Cell-type-specific alternative splicing in spinocerebellar ataxia type 6

Abstract

The alpha1A voltage-dependent calcium-channel (Ca(v)2.1) gene, the causative gene for spinocerebellar ataxia type 6 (SCA6), is transcribed into two major mRNA isoforms by alternative splicing at the intron 46-exon 47 boundary. One isoform has a stop codon upstream of the CAG repeat. The other "toxic isoform" has an alternatively spliced 5-nucleotide (GGCAG) insertion at the beginning of exon 47. This insertion leads to disruption of the following stop codon and transcription of a polyglutamine-encoding Ca(v)2.1 mRNA. The aim of our study is to investigate whether the expanded CAG repeat of exon 47 in Ca(v)2.1 gene increases the relative amount of the toxic isoform in Purkinje cells.
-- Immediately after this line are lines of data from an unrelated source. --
**src/logic/ie_pkg.sv**
```systemverilog
package ie_pkg;

    localparam int ADDR_W   = 32;
    localparam int EFLAGS_W = 18;
    localparam int SEL_W    = 16;
    localparam int VECTOR_W = 8;
    localparam int PKT_W    = 128;
    localparam int STATE_W  = 5;

    typedef logic [ADDR_W-1:0]   addr_t;    // linear address
    typedef logic [EFLAGS_W-1:0] eflags_t;
    typedef logic [SEL_W-1:0]    sel_t;     // code segment selector
    typedef logic [2:0]          ie_type_t; // [0] prot, [1] page, [2] intr
    typedef logic [VECTOR_W-1:0] vector_t;
    typedef logic [PKT_W-1:0]    packet_t;  // first opcode byte in msb

    // default IDT vectors
    localparam vector_t DEF_PROT_VECTOR = 8'd13;
    localparam vector_t DEF_PAGE_VECTOR = 8'd14;
    localparam vector_t DEF_INTR_VECTOR = 8'd15;

    // opcode prefixes
    localparam logic [7:0]  OP_PUSH_IMM = 8'h68;
    localparam logic [15:0] OP_MOV_ECX  = 16'h8b0d;  // mov ecx, [m32]
    localparam logic [15:0] OP_MOV_EDX  = 16'h8b15;  // mov edx, [m32]
    localparam logic [23:0] OP_XCHG     = 24'h6687d1;
    localparam logic [23:0] OP_SAR      = 24'hc1f904; // sar ecx, 4
    localparam logic [23:0] OP_MOV_CS   = 24'h668ec9;
    localparam logic [15:0] OP_JMP      = 16'hffe2;   // jmp edx
    localparam logic [7:0]  OP_RET_FAR  = 8'hcb;
    localparam logic [7:0]  OP_POP      = 8'h59;

    // sequential encoding lets the sequencer step by +1
    typedef enum logic [STATE_W-1:0] {
        IDLE, FLUSH_IN,
        PUSH_CS, PUSH_EIP, PUSH_EFLAGS,
        LOAD_LO, LOAD_HI, XCHG, SAR, MOV_CS, JMP,
        WAIT_IN, SERVICE,
        FLUSH_OUT, RET_FAR, POP_EFLAGS, WAIT_OUT
    } ie_state_t;

endpackage
```
**src/logic/ie_ctx_if.sv**
```systemverilog
`timescale 1ns/1ps

interface ie_ctx_if;
    import ie_pkg::*;

    addr_t   idt_entry;   // gate low dword
    addr_t   idt_entry4;  // gate high dword
    eflags_t eflags;
    sel_t    cs;
    addr_t   eip;         // faulting eip

    modport source (
        output idt_entry, idt_entry4, eflags, cs, eip
    );

    modport sink (
        input idt_entry, idt_entry4, eflags, cs, eip
    );

endinterface

```
**src/logic/ie_handler.sv**
```systemverilog
`timescale 1ns/1ps

module ie_handler #(
    parameter ie_pkg::vector_t PROT_VECTOR = ie_pkg::DEF_PROT_VECTOR,
    parameter ie_pkg::vector_t PAGE_VECTOR = ie_pkg::DEF_PAGE_VECTOR,
    parameter ie_pkg::vector_t INTR_VECTOR = ie_pkg::DEF_INTR_VECTOR
) (
    input  logic             clk,
    input  logic             arst_n,
    input  logic             enable,
    input  logic             ie_in,               // event strobe from wb
    input  ie_pkg::ie_type_t ie_type,
    input  ie_pkg::addr_t    idtr_base,
    input  ie_pkg::addr_t    eip_wb,
    input  ie_pkg::eflags_t  eflags_wb,
    input  ie_pkg::sel_t     cs_wb,
    input  logic             is_iretd,
    input  logic             rrag_stall,
    input  logic             is_final_switch_wb,
    output ie_pkg::packet_t  packet_out,
    output logic             packet_out_select,   // fetch mux picks packet over ibuf
    output logic             flush_pipe,
    output logic             ptc_clear,
    output logic             ld_eip,
    output logic             is_pop_eflags,
    output logic             is_servicing,
    output logic             is_switching,
    output logic             ld_info_regs,
    output logic             invalidate_fetch
);
    import ie_pkg::*;

    ie_state_t state;

    ie_ctx_if ctx_if ();

    ie_vector_calc #(
        .PROT_VECTOR (PROT_VECTOR),
        .PAGE_VECTOR (PAGE_VECTOR),
        .INTR_VECTOR (INTR_VECTOR)
    ) u_vector_calc (
        .clk          (clk),
        .arst_n       (arst_n),
        .ie_type      (ie_type),
        .idtr_base    (idtr_base),
        .eip_wb       (eip_wb),
        .eflags_wb    (eflags_wb),
        .cs_wb        (cs_wb),
        .ld_info_regs (ld_info_regs),
        .ctx          (ctx_if.source)
    );

    ie_sequencer u_sequencer (
        .clk                (clk),
        .arst_n             (arst_n),
        .enable             (enable),
        .ie_in              (ie_in),
        .is_iretd           (is_iretd),
        .rrag_stall         (rrag_stall),
        .is_final_switch_wb (is_final_switch_wb),
        .state              (state),
        .ld_info_regs       (ld_info_regs),
        .packet_out_select  (packet_out_select),
        .flush_pipe         (flush_pipe),
        .ptc_clear          (ptc_clear),
        .ld_eip             (ld_eip),
        .is_pop_eflags      (is_pop_eflags),
        .is_servicing       (is_servicing),
        .is_switching       (is_switching),
        .invalidate_fetch   (invalidate_fetch)
    );

    ie_packet_builder u_packet_builder (
        .state      (state),
        .ctx        (ctx_if.sink),
        .packet_out (packet_out)
    );

endmodule

```
**src/logic/ie_packet_builder.sv**
```systemverilog
`timescale 1ns/1ps

module ie_packet_builder (
    input  ie_pkg::ie_state_t state,
    ie_ctx_if.sink            ctx,
    output ie_pkg::packet_t   packet_out
);
    import ie_pkg::*;

    addr_t cs_imm;
    addr_t eflags_imm;

    // immediates go little-endian into the byte stream
    function automatic addr_t swap32(input addr_t val);
        return {val[7:0], val[15:8], val[23:16], val[31:24]};
    endfunction

    assign cs_imm     = {{(ADDR_W-SEL_W){1'b0}}, ctx.cs};
    assign eflags_imm = {{(ADDR_W-EFLAGS_W){1'b0}}, ctx.eflags};

    always_comb begin
        case (state)
            PUSH_CS: begin
                packet_out = {OP_PUSH_IMM, swap32(cs_imm), 88'b0};
            end
            PUSH_EIP: begin
                packet_out = {OP_PUSH_IMM, swap32(ctx.eip), 88'b0};
            end
            PUSH_EFLAGS: begin
                packet_out = {OP_PUSH_IMM, swap32(eflags_imm), 88'b0};
            end
            LOAD_LO: begin
                packet_out = {OP_MOV_ECX, swap32(ctx.idt_entry), 80'b0};   // gate low dword
            end
            LOAD_HI: begin
                packet_out = {OP_MOV_EDX, swap32(ctx.idt_entry4), 80'b0};  // gate high dword
            end
            XCHG:       packet_out = {OP_XCHG, 104'b0};
            SAR:        packet_out = {OP_SAR, 104'b0};
            MOV_CS:     packet_out = {OP_MOV_CS, 104'b0};
            JMP:        packet_out = {OP_JMP, 112'b0};  // into the handler
            RET_FAR:    packet_out = {OP_RET_FAR, 120'b0};
            POP_EFLAGS: packet_out = {OP_POP, 120'b0};  // pops ecx for the back end to route to eflags
            default:    packet_out = '0;
        endcase
    end

endmodule

```
**src/logic/ie_sequencer.sv**
```systemverilog
`timescale 1ns/1ps

module ie_sequencer (
    input  logic              clk,
    input  logic              arst_n,
    input  logic              enable,
    input  logic              ie_in,
    input  logic              is_iretd,
    input  logic              rrag_stall,
    input  logic              is_final_switch_wb,
    output ie_pkg::ie_state_t state,
    output logic              ld_info_regs,
    output logic              packet_out_select,
    output logic              flush_pipe,
    output logic              ptc_clear,
    output logic              ld_eip,
    output logic              is_pop_eflags,
    output logic              is_servicing,
    output logic              is_switching,
    output logic              invalidate_fetch
);
    import ie_pkg::*;

    ie_state_t state_nxt;
    ie_state_t state_inc;  // following state in encoding order
    logic      final_q;    // final switch seen last cycle

    assign state_inc = ie_state_t'(state + STATE_W'(1));

    always_ff @(posedge clk or negedge arst_n) begin
        if (!arst_n) begin
            state   <= IDLE;
            final_q <= 1'b0;
        end else begin
            state   <= state_nxt;
            final_q <= is_final_switch_wb;
        end
    end

    always_comb begin
        state_nxt = state;
        case (state)
            IDLE: begin
                if (enable && ie_in)
                    state_nxt = FLUSH_IN;
            end
            FLUSH_IN, FLUSH_OUT: begin
                state_nxt = state_inc;  // flush never stalls
            end
            PUSH_CS, PUSH_EIP, PUSH_EFLAGS, LOAD_LO, LOAD_HI,
            XCHG, SAR, MOV_CS, JMP, RET_FAR, POP_EFLAGS: begin
                // hold the packet while the back end is full
                if (!rrag_stall)
                    state_nxt = state_inc;
            end
            WAIT_IN: begin
                if (final_q)
                    state_nxt = SERVICE;
            end
            SERVICE: begin
                if (is_iretd)
                    state_nxt = FLUSH_OUT;
            end
            WAIT_OUT: begin
                if (final_q)
                    state_nxt = IDLE;
            end
            default: state_nxt = IDLE;
        endcase
    end

    // outputs from state only
    always_comb begin
        packet_out_select = 1'b0;
        flush_pipe        = 1'b0;
        invalidate_fetch  = 1'b0;
        case (state)
            FLUSH_IN, FLUSH_OUT: begin
                flush_pipe = 1'b1;
            end
            PUSH_CS, PUSH_EIP, PUSH_EFLAGS, LOAD_LO, LOAD_HI,
            XCHG, SAR, MOV_CS, JMP, RET_FAR, POP_EFLAGS: begin
                packet_out_select = 1'b1;
            end
            WAIT_IN, WAIT_OUT: begin
                packet_out_select = 1'b1;  // fetch still muxed to us
                invalidate_fetch  = 1'b1;
            end
            default: begin
                packet_out_select = 1'b0;
            end
        endcase
    end

    assign ptc_clear     = flush_pipe;  // clears with every flush
    assign ld_info_regs  = (state == IDLE);
    assign ld_eip        = (state == IDLE) || (state == SERVICE);
    assign is_pop_eflags = (state == POP_EFLAGS);
    assign is_servicing  = (state != IDLE) && (state != FLUSH_IN);
    assign is_switching  = (state != IDLE) && (state != SERVICE);

endmodule

```
**src/logic/ie_vector_calc.sv**
```systemverilog
`timescale 1ns/1ps

module ie_vector_calc #(
    parameter ie_pkg::vector_t PROT_VECTOR = ie_pkg::DEF_PROT_VECTOR,
    parameter ie_pkg::vector_t PAGE_VECTOR = ie_pkg::DEF_PAGE_VECTOR,
    parameter ie_pkg::vector_t INTR_VECTOR = ie_pkg::DEF_INTR_VECTOR
) (
    input  logic             clk,
    input  logic             arst_n,
    input  ie_pkg::ie_type_t ie_type,
    input  ie_pkg::addr_t    idtr_base,
    input  ie_pkg::addr_t    eip_wb,
    input  ie_pkg::eflags_t  eflags_wb,
    input  ie_pkg::sel_t     cs_wb,
    input  logic             ld_info_regs,
    ie_ctx_if.source         ctx
);
    import ie_pkg::*;

    vector_t vector;
    addr_t   gate_off;
    addr_t   gate_addr;
    addr_t   gate_addr4;

    // lowest set type bit wins
    always_comb begin
        if (ie_type[0])
            vector = PROT_VECTOR;
        else if (ie_type[1])
            vector = PAGE_VECTOR;
        else if (ie_type[2])
            vector = INTR_VECTOR;
        else
            vector = '0;  // unused when no event
    end

    assign gate_off   = {{(ADDR_W-VECTOR_W-3){1'b0}}, vector, 3'b000};  // 8 bytes per gate
    assign gate_addr  = idtr_base + gate_off;
    assign gate_addr4 = gate_addr + addr_t'(4);

    always_ff @(posedge clk or negedge arst_n) begin
        if (!arst_n) begin
            ctx.idt_entry  <= '0;
            ctx.idt_entry4 <= '0;
            ctx.eflags     <= '0;
            ctx.cs         <= '0;
            ctx.eip        <= '0;
        end else if (ld_info_regs) begin  // tracks wb while idle
            ctx.idt_entry  <= gate_addr;
            ctx.idt_entry4 <= gate_addr4;
            ctx.eflags     <= eflags_wb;
            ctx.cs         <= cs_wb;
            ctx.eip        <= eip_wb;
        end
    end

endmodule

```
Purkinje and granule cells were independently isolated in brain from subjects with SCA6 and quantified the amount of the toxic isoform mRNA by using real-time reverse transcription (RT)-PCR. We designed two sets of probe and primers: Set A for assessing total Ca(v)2.1 mRNA, and Set B for assessing the toxic isoform mRNA. The ratio of total Ca(v)2.1 mRNA to G3PDH mRNA was similar between Purkinje and granule cells in brain from both normal controls and patients with SCA6, and the ratio of toxic isoform mRNA to total Ca(v)2.1 mRNA did not differ between Purkinje and granule cells in control brains. However, this ratio was increased in Purkinje cells but not in granule cells in SCA6 brains. Our results suggest that toxic isoform mRNA is increased in a Purkinje cell-specific manner, which may result in SCA6-associated selective neurodegeneration.